Even so, I surprised myself in the conversation when I said, “It’s up to me to identify where I fall in the lineage of creation – artist, craftsperson, maker. I define that. No one else does.” Because it wasn’t just that I said it. For the first time in considering this question I felt it right down to the bottom of myself and I think that’s because of where my own process of inquiry has gone in the last few years. Which is, from making things as replicas (using a known pattern to make a piece of clothing as an example) to designing my own textiles to weave and learning more about structure, form, and colour in order to do so. Although I am taking an online course which requires the weaving of prescribed samples right now, I’ve come to realize that I’m happiest when I’m weaving something of my own design process. Weaving samples is a means to an end in terms of learning about structure, and it’s good for my learning – but I’m only interested in it as a way to expand my understanding and repertoire for projects I will go on to design later.
Some might say – well that there – is the definition of art versus craft. To go from replicating to innovating is the core of what art is. But what if I’m innovating to make fabric for a tea towel? Well, then we’re back in craft land because art, by some definitions has no end use whereas craft does and so on. Some people suggest that art evokes emotion whereas craft doesn’t – but I hardly see that as true when I think of the range of emotional responses I’ve had to so-called artisinal goods in my lifetime (I once cried over a dessert of spruce-tip ice cream, so evocative of the forest of my childhood it was).

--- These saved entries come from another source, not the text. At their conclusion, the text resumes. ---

--- src/rtl/fpadd_arbiter_if.sv ---
// Requester, response and adder-side signals of the two-port FP add arbiter.
// Handshake: a request transfers in a cycle where reqN_valid and reqN_ready are both high; rspN_valid is a one-cycle pulse with no backpressure.
interface fpadd_arbiter_if;
  logic        req0_valid;
  logic [31:0] req0_a;
  logic [31:0] req0_b;
  logic        req0_ready;
  logic        req1_valid;
  logic [31:0] req1_a;
  logic [31:0] req1_b;
  logic        req1_ready;
  logic        rsp0_valid;
  logic [31:0] rsp0_result;
  logic        rsp1_valid;
  logic [31:0] rsp1_result;
  logic [31:0] add_a;
  logic [31:0] add_b;
  logic [31:0] add_result;
  logic        busy;

  modport slave (
    input  req0_valid, req0_a, req0_b, req1_valid, req1_a, req1_b, add_result,
    output req0_ready, req1_ready, rsp0_valid, rsp0_result, rsp1_valid, rsp1_result,
           add_a, add_b, busy
  );

  modport master (
    output req0_valid, req0_a, req0_b, req1_valid, req1_a, req1_b, add_result,
    input  req0_ready, req1_ready, rsp0_valid, rsp0_result, rsp1_valid, rsp1_result,
           add_a, add_b, busy
  );
endinterface

--- src/rtl/fpadd_arbiter.sv ---
// Round-robin share of one fixed-latency FP adder between two requesters.
// A tag shift register tracks which requester owns each in-flight add.
module fpadd_arbiter #(
  parameter int LAT = 2
) (
  input logic            clk,
  input logic            reset,
  fpadd_arbiter_if.slave bus
);
  localparam int TD = LAT + 1;
  localparam int CW = $clog2(LAT + 2);

  logic          last_grant_q, last_grant_d;
  logic [31:0]   add_a_q, add_a_d;
  logic [31:0]   add_b_q, add_b_d;
  logic [TD-1:0] tvld_q, tvld_d;
  logic [TD-1:0] tid_q, tid_d;
  logic [CW-1:0] cnt_q, cnt_d;
  logic [31:0]   hold0_q, hold0_d;
  logic [31:0]   hold1_q, hold1_d;

  logic grant;
  logic rdy0, rdy1, xfer;
  logic rsp0, rsp1;

  always_comb begin
    // Under contention the requester that did not win last time is served.
    grant = (bus.req0_valid && bus.req1_valid) ? ~last_grant_q : bus.req1_valid;
    rdy0  = !reset && bus.req0_valid && !grant;
    rdy1  = !reset && bus.req1_valid && grant;
    xfer  = rdy0 || rdy1;
    rsp0  = !reset && tvld_q[TD-1] && !tid_q[TD-1];
    rsp1  = !reset && tvld_q[TD-1] && tid_q[TD-1];

    last_grant_d = xfer ? grant : last_grant_q;
    add_a_d = 32'h0;
    add_b_d = 32'h0;
    if (rdy0) begin
      add_a_d = bus.req0_a;
      add_b_d = bus.req0_b;
    end else if (rdy1) begin
      add_a_d = bus.req1_a;
      add_b_d = bus.req1_b;
    end

    tvld_d    = tvld_q;
    tid_d     = tid_q;
    tvld_d[0] = xfer;
    tid_d[0]  = grant;
    for (int i = 1; i < TD; i++) begin
      tvld_d[i] = tvld_q[i-1];
      tid_d[i]  = tid_q[i-1];
    end

    cnt_d = cnt_q;
    case ({xfer, rsp0 || rsp1})
      2'b10:   cnt_d = cnt_q + CW'(1);
      2'b01:   cnt_d = cnt_q - CW'(1);
      default: cnt_d = cnt_q;
    endcase

    hold0_d = rsp0 ? bus.add_result : hold0_q;
    hold1_d = rsp1 ? bus.add_result : hold1_q;

    bus.req0_ready  = rdy0;
    bus.req1_ready  = rdy1;
    bus.rsp0_valid  = rsp0;
    bus.rsp1_valid  = rsp1;
    bus.rsp0_result = rsp0 ? bus.add_result : hold0_q;
    bus.rsp1_result = rsp1 ? bus.add_result : hold1_q;
    bus.add_a       = add_a_q;
    bus.add_b       = add_b_q;
    bus.busy        = (cnt_q != '0);
  end

  always_ff @(posedge clk) begin
    if (reset) begin
      last_grant_q <= 1'b1;
      add_a_q      <= 32'h0;
      add_b_q      <= 32'h0;
      tvld_q       <= '0;
      tid_q        <= '0;
      cnt_q        <= '0;
      hold0_q      <= 32'h0;
      hold1_q      <= 32'h0;
    end else begin
      last_grant_q <= last_grant_d;
      add_a_q      <= add_a_d;
      add_b_q      <= add_b_d;
      tvld_q       <= tvld_d;
      tid_q        <= tid_d;
      cnt_q        <= cnt_d;
      hold0_q      <= hold0_d;
      hold1_q      <= hold1_d;
    end
  end
endmodule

When art versus craft comes up casually as it did in my studio a few years ago, it seems to be code for “your work isn’t good enough to be considered.” To which I ask – considered by who? Perhaps my work will never hang in a gallery, but that’s true of many people who engage in classical art such as painting or sculpture. Perhaps my work has an end-use, but that doesn’t mean it doesn’t start with open inquiry or from a place of emotional resonance.
Even so, I prefer the term craftsperson because it is less loaded, less snobbish and exclusively held. It denotes exactly what I value: the honing of one’s tools and skills against the resources of the world around us. An artist does this as well, of course – and again, we collapse the separation between the two. It’s not really something I’m caught up in these days though, mostly because I’m so content in the work I’ve set out for myself lately that there is no time or energy for fretting about what people say or think outside of my studio.
These posts may be of limited interest to some who read this blog, but since I use this space to document my own process, I will be posting “Summer Textile School” updates for the next couple of months.
To recap: I am spending the next 12-15 weeks with an intensive textile focus using study materials from The School of Sweet Georgia for Natural Dyeing and Jane Stafford’s School of Weaving for Colour and Design experimentation. In July and August I have taken additional days off work (mostly every Monday, with some others thrown in here and there) to spend focused time in the textile studio.
Each week I will find some time to post my activities here, with photos of what I’m working on. This is as much a record for me as anything.